El presidente estadounidense, Donald Trump, ha nominado a Bill Pulte, un funcionario del departamento de vivienda sin experiencia previa en inteligencia, para dirigir una de las agencias de espionaje más sensibles del Gobierno. La decisión, anunciada el 10 de junio de 2026, ha generado alarma entre legisladores de ambos partidos, que temen que la falta de cualificación del candidato pueda comprometer la supervisión de programas de vigilancia críticos en un momento de elevadas tensiones geopolíticas.

Reacciones en el Capitolio

Varios congresistas han calificado a Pulte de «no cualificado» (unqualified) para el cargo, según declaraciones recogidas por medios estadounidenses. La nominación llega en plena guerra tecnológica entre Washington y Pekín, donde la capacidad de vigilancia y ciberespionaje es clave para mantener la ventaja estratégica de Estados Unidos.

Colocar a un perfil sin antecedentes en inteligencia al frente de herramientas de vigilancia masiva supone un riesgo innecesario para la seguridad nacional, especialmente cuando la amenaza de espionaje extranjero no deja de crecer.

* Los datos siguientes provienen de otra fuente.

$ cat src/rtl/pwm_timer_pkg.sv
// shared constants for the pulse width modulation timer channel
package pwm_timer_pkg;
	// register byte offsets
	localparam logic [7:0] OFS_CTRL = 8'h00;
	localparam logic [7:0] OFS_VALUE = 8'h04;
	localparam logic [7:0] OFS_STATUS = 8'h08;
	localparam logic [7:0] OFS_MASK = 8'h0c;
	localparam logic [7:0] OFS_TRIG = 8'h10;
	// control register fields
	localparam int CTRL_START = 0;
	localparam int CTRL_MODE8 = 1;
	localparam int CTRL_TRIG_EN = 2;
	localparam int CTRL_TRIG_OVF = 3;
	localparam int CTRL_TRIG_RISE = 4;
	localparam int CTRL_SRC_LO = 5;
	localparam int CTRL_SRC_HI = 6;
	localparam int CTRL_PIN_OE = 7;
	localparam int CTRL_PIN_OUT = 8;
	localparam int CTRL_BITS = 9;
	localparam logic [CTRL_BITS-1:0] CTRL_RESET = 9'h000;
	// status bit positions
	localparam int STAT_FALL = 0;
	localparam int STAT_RISE = 1;
	localparam int STAT_BITS = 2;
	localparam logic [STAT_BITS-1:0] STAT_RESET = 2'h0;
	localparam logic [15:0] VALUE_RESET = 16'h0000;
	// count source divide ratios
	localparam int DIV_F8 = 8;
	localparam int DIV_F32 = 32;
	localparam int DIV_SUB32 = 32;
	localparam logic [1:0] SRC_F1 = 2'b00;
	localparam logic [1:0] SRC_F8 = 2'b01;
	localparam logic [1:0] SRC_F32 = 2'b10;
	localparam logic [1:0] SRC_SUB = 2'b11;
	// fixed period lengths in counter steps: count-source periods in 16-bit mode, prescaler periods of m+1 in 8-bit mode
	localparam logic [15:0] PERIOD16 = 16'hffff;
	localparam logic [7:0] PERIOD8 = 8'hff;
	localparam logic [1:0] HTRANS_NONSEQ = 2'b10;
endpackage

$ cat src/rtl/pwm_timer.sv
// pulse width modulation timer channel with AHB-Lite register slave
// Summary of operation
// - down counter, 16-bit or 8-bit modulator
// - reload on each output rising edge, continuous
// - triggers ignored once counting has begun
// - 16-bit: high n, period 65535
// - 8-bit: high n*(m+1), period 255*(m+1)
// - start by flag, trigger pin or overflow
// - clearing start flag stops counting and pulses
// - interrupt on each output falling edge that ends a high phase by count
// - trigger pin is plain I/O or trigger
// - pulse output pin carries the waveform
// - value register reads back as zero
// - write while stopped loads reload and counter
// - write while counting loads reload only
// - two-bit field selects count source clock
`timescale 1ns/100ps
module pwm_timer
	import pwm_timer_pkg::*;
(
	input wire logic hclk,
	input wire logic hresetn,
	input wire logic hsel,
	input wire logic [31:0] haddr,
	input wire logic [1:0] htrans,
	input wire logic hwrite,
	input wire logic [2:0] hsize,
	input wire logic [31:0] hwdata,
	input wire logic hready,
	output logic [31:0] hrdata,
	output logic hreadyout,
	output logic hresp,
	input wire logic trigger_input_pin,
	input wire logic timer_overflow_in,
	input wire logic subclock_div32,
	output logic pulse_output_pin,
	output logic trig_pin_out,
	output logic trig_pin_oe,
	output logic irq
);
	typedef enum logic [1:0] {
		ST_IDLE,
		ST_ARMED,
		ST_HIGH,
		ST_LOW
	} pwm_state_e;

	pwm_state_e state_ff;
	pwm_state_e nxt_state;
	logic [CTRL_BITS-1:0] ctrl_ff;
	logic [15:0] reload_ff;
	logic [15:0] cnt_ff;
	logic [15:0] nxt_cnt;
	logic [7:0] pre_ff;
	logic [7:0] nxt_pre;
	logic [STAT_BITS-1:0] stat_ff;
	logic [STAT_BITS-1:0] mask_ff;
	logic out_ff;
	logic trig_d_ff;
	logic trig_sw_ff;
	logic wr_pend_ff;
	logic [7:0] wr_addr_ff;
	logic [31:0] rdata_ff;

	wire logic addr_phase;
	wire logic [7:0] addr_lo;
	wire logic wr_ctrl;
	wire logic wr_value;
	wire logic wr_stat;
	wire logic wr_mask;
	wire logic wr_trig;
	wire logic [31:0] rd_mux;
	wire logic mapped;
	wire logic tick;
	wire logic start_flag;
	wire logic mode8;
	wire logic counting;
	wire logic pin_rise;
	wire logic pin_fall;
	wire logic trig_edge;
	wire logic trig_event;
	wire logic cnt_zero;
	wire logic unit_done;
	wire logic go_high;
	wire logic go_low;
	wire logic [15:0] hi_load;
	wire logic [15:0] lo_load;
	wire logic [7:0] pre_load;
	wire logic rise_evt;
	wire logic fall_evt;
	wire logic [STAT_BITS-1:0] stat_set;
	wire logic [STAT_BITS-1:0] stat_clr;
	wire logic [STAT_BITS-1:0] nxt_stat;
	wire logic [CTRL_BITS-1:0] nxt_ctrl;

	// bus decode: address phase captured, write applied in data phase
	assign addr_phase = hsel && hready && htrans[1];
	assign addr_lo = haddr[7:0];
	assign mapped = (addr_lo == OFS_CTRL) || (addr_lo == OFS_VALUE) ||
		(addr_lo == OFS_STATUS) || (addr_lo == OFS_MASK) || (addr_lo == OFS_TRIG);
	assign wr_ctrl = wr_pend_ff && (wr_addr_ff == OFS_CTRL);
	assign wr_value = wr_pend_ff && (wr_addr_ff == OFS_VALUE);
	assign wr_stat = wr_pend_ff && (wr_addr_ff == OFS_STATUS);
	assign wr_mask = wr_pend_ff && (wr_addr_ff == OFS_MASK);
	assign wr_trig = wr_pend_ff && (wr_addr_ff == OFS_TRIG) && hwdata[0];
	// value register gives no live count back
	assign rd_mux = (addr_lo == OFS_CTRL) ? {23'h0, ctrl_ff} :
		(addr_lo == OFS_VALUE) ? 32'h00000000 :
		(addr_lo == OFS_STATUS) ? {30'h0, stat_ff} :
		(addr_lo == OFS_MASK) ? {30'h0, mask_ff} :
		(addr_lo == OFS_TRIG) ? {31'h0, trigger_input_pin} : 32'h00000000;
	assign hreadyout = 1'b1;
	assign hresp = 1'b0;
	assign hrdata = rdata_ff;

	// control fields
	assign start_flag = ctrl_ff[CTRL_START];
	assign mode8 = ctrl_ff[CTRL_MODE8];
	assign counting = (state_ff == ST_HIGH) || (state_ff == ST_LOW);

	// trigger pin serves as trigger or as general-purpose port
	assign trig_pin_oe = ctrl_ff[CTRL_PIN_OE] && !ctrl_ff[CTRL_TRIG_EN];
	assign trig_pin_out = ctrl_ff[CTRL_PIN_OUT];
	assign pin_rise = trigger_input_pin && !trig_d_ff;
	assign pin_fall = !trigger_input_pin && trig_d_ff;
	assign trig_edge = ctrl_ff[CTRL_TRIG_RISE] ? pin_rise : pin_fall;
	assign trig_event = ctrl_ff[CTRL_TRIG_OVF] ? (timer_overflow_in || trig_sw_ff) :
		trig_edge;

	count_source_div u_div (
		.hclk(hclk),
		.hresetn(hresetn),
		.run(counting),
		.sel({ctrl_ff[CTRL_SRC_HI], ctrl_ff[CTRL_SRC_LO]}),
		.subclock_div32(subclock_div32),
		.tick(tick)
	);

	// 16-bit: each phase counts source periods; 8-bit: prescaler of m+1
	assign pre_load = reload_ff[7:0];
	assign hi_load = mode8 ? {8'h00, reload_ff[15:8]} : reload_ff;
	assign lo_load = mode8 ? {8'h00, PERIOD8 - reload_ff[15:8]} :
		PERIOD16 - reload_ff;
	assign cnt_zero = (cnt_ff == 16'h0000);
	assign unit_done = tick && (!mode8 || (pre_ff == 8'h00));

	// phase change when the current phase count is exhausted, or on a trigger event while armed
	assign go_high = (state_ff == ST_ARMED && trig_event) ||
		(state_ff == ST_LOW && (cnt_zero || (unit_done && cnt_ff == 16'h0001)) &&
		hi_load != 16'h0000);
	assign go_low = (state_ff == ST_HIGH && (cnt_zero || (unit_done && cnt_ff == 16'h0001))) ||
		(state_ff == ST_LOW && hi_load == 16'h0000 && cnt_zero);
	// every entry into the high phase, including the first one after start
	assign rise_evt = (nxt_state == ST_HIGH) && (state_ff != ST_HIGH);
	assign fall_evt = (state_ff == ST_HIGH) && go_low;

	always_comb begin
		nxt_state = state_ff;
		case (state_ff)
			ST_IDLE: begin
				if (start_flag) begin
					nxt_state = ctrl_ff[CTRL_TRIG_EN] ? ST_ARMED : ST_HIGH;
				end
			end
			ST_ARMED: begin
				if (trig_event) begin
					nxt_state = ST_HIGH;
				end
			end
			ST_HIGH: begin
				if (go_low) begin
					nxt_state = ST_LOW;
				end
			end
			ST_LOW: begin
				// trigger has no effect here, only the count
				if (go_high) begin
					nxt_state = ST_HIGH;
				end
			end
			default: begin
				nxt_state = ST_IDLE;
			end
		endcase
		if (!start_flag) begin
			nxt_state = ST_IDLE;
		end
	end

	// counter: the reload register reaches it at a phase change, and on every cycle while stopped
	always_comb begin
		nxt_cnt = cnt_ff;
		nxt_pre = pre_ff;
		if (!start_flag) begin
			nxt_cnt = hi_load;
			nxt_pre = pre_load;
			if (wr_value) begin
				nxt_cnt = mode8 ? {8'h00, hwdata[15:8]} : hwdata[15:0];
				nxt_pre = hwdata[7:0];
			end
		end else if (state_ff == ST_IDLE || state_ff == ST_ARMED) begin
			if (nxt_state == ST_HIGH) begin
				nxt_cnt = hi_load;
				nxt_pre = pre_load;
			end
		end else if (go_high) begin
			nxt_cnt = hi_load;
			nxt_pre = pre_load;
		end else if (go_low) begin
			nxt_cnt = lo_load;
			nxt_pre = pre_load;
		end else if (tick) begin
			if (mode8 && pre_ff != 8'h00) begin
				nxt_pre = pre_ff - 8'h01;
			end else begin
				nxt_pre = pre_load;
				nxt_cnt = cnt_ff - 16'h0001;
			end
		end
	end

	// interrupt status: hardware set wins over write-one-to-clear
	assign stat_set = {rise_evt, fall_evt};
	assign stat_clr = wr_stat ? hwdata[STAT_BITS-1:0] : {STAT_BITS{1'b0}};
	assign nxt_stat = (stat_ff & ~stat_clr) | stat_set;
	assign nxt_ctrl = wr_ctrl ? hwdata[CTRL_BITS-1:0] : ctrl_ff;
	assign irq = |(stat_ff & mask_ff);

	always_ff @(posedge hclk or negedge hresetn) begin
		if (!hresetn) begin
			wr_pend_ff <= 1'b0;
			wr_addr_ff <= 8'h00;
			rdata_ff <= 32'h00000000;
		end else begin
			wr_pend_ff <= addr_phase && hwrite && mapped;
			wr_addr_ff <= addr_lo;
			if (addr_phase && !hwrite) begin
				rdata_ff <= rd_mux;
			end
		end
	end

	always_ff @(posedge hclk or negedge hresetn) begin
		if (!hresetn) begin
			ctrl_ff <= CTRL_RESET;
			reload_ff <= VALUE_RESET;
			mask_ff <= STAT_RESET;
			stat_ff <= STAT_RESET;
			trig_sw_ff <= 1'b0;
		end else begin
			ctrl_ff <= nxt_ctrl;
			stat_ff <= nxt_stat;
			trig_sw_ff <= wr_trig;
			if (wr_value) begin
				reload_ff <= hwdata[15:0];
			end
			if (wr_mask) begin
				mask_ff <= hwdata[STAT_BITS-1:0];
			end
		end
	end

	always_ff @(posedge hclk or negedge hresetn) begin
		if (!hresetn) begin
			state_ff <= ST_IDLE;
			cnt_ff <= VALUE_RESET;
			pre_ff <= 8'h00;
			out_ff <= 1'b0;
			trig_d_ff <= 1'b0;
		end else begin
			state_ff <= nxt_state;
			cnt_ff <= nxt_cnt;
			pre_ff <= nxt_pre;
			out_ff <= (nxt_state == ST_HIGH);
			trig_d_ff <= trigger_input_pin;
		end
	end

	assign pulse_output_pin = out_ff;
endmodule // pwm_timer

Pulte, hasta ahora centrado en política de vivienda, asumiría el control de una agencia que gestiona programas de interceptación de comunicaciones y datos digitales, amparados en la legislación de vigilancia estadounidense (FISA). La falta de experiencia del nominado ha sido criticada incluso por sectores conservadores, que temen que la agencia pierda eficacia frente a rivales como China y Rusia.

Un movimiento que arriesga la autoridad de vigilancia

La Casa Blanca defiende que Pulte cuenta con la confianza del presidente y que su perfil directivo es suficiente para liderar la agencia. Sin embargo, los legisladores señalan que la función requiere un conocimiento profundo de los protocolos de inteligencia y del marco legal que regula la vigilancia. La falta de un líder cualificado podría, según los críticos, debilitar la supervisión de los propios programas y abrir la puerta a errores o abusos.

El Senado debe confirmar ahora el nombramiento. Se espera un intenso debate en la comisión de inteligencia, donde la oposición demócrata ya ha anunciado su intención de bloquear la candidatura. La nominación de Pulte amenaza con erosionar la autoridad de vigilancia del Gobierno estadounidense justo cuando más se necesita una supervisión rigurosa.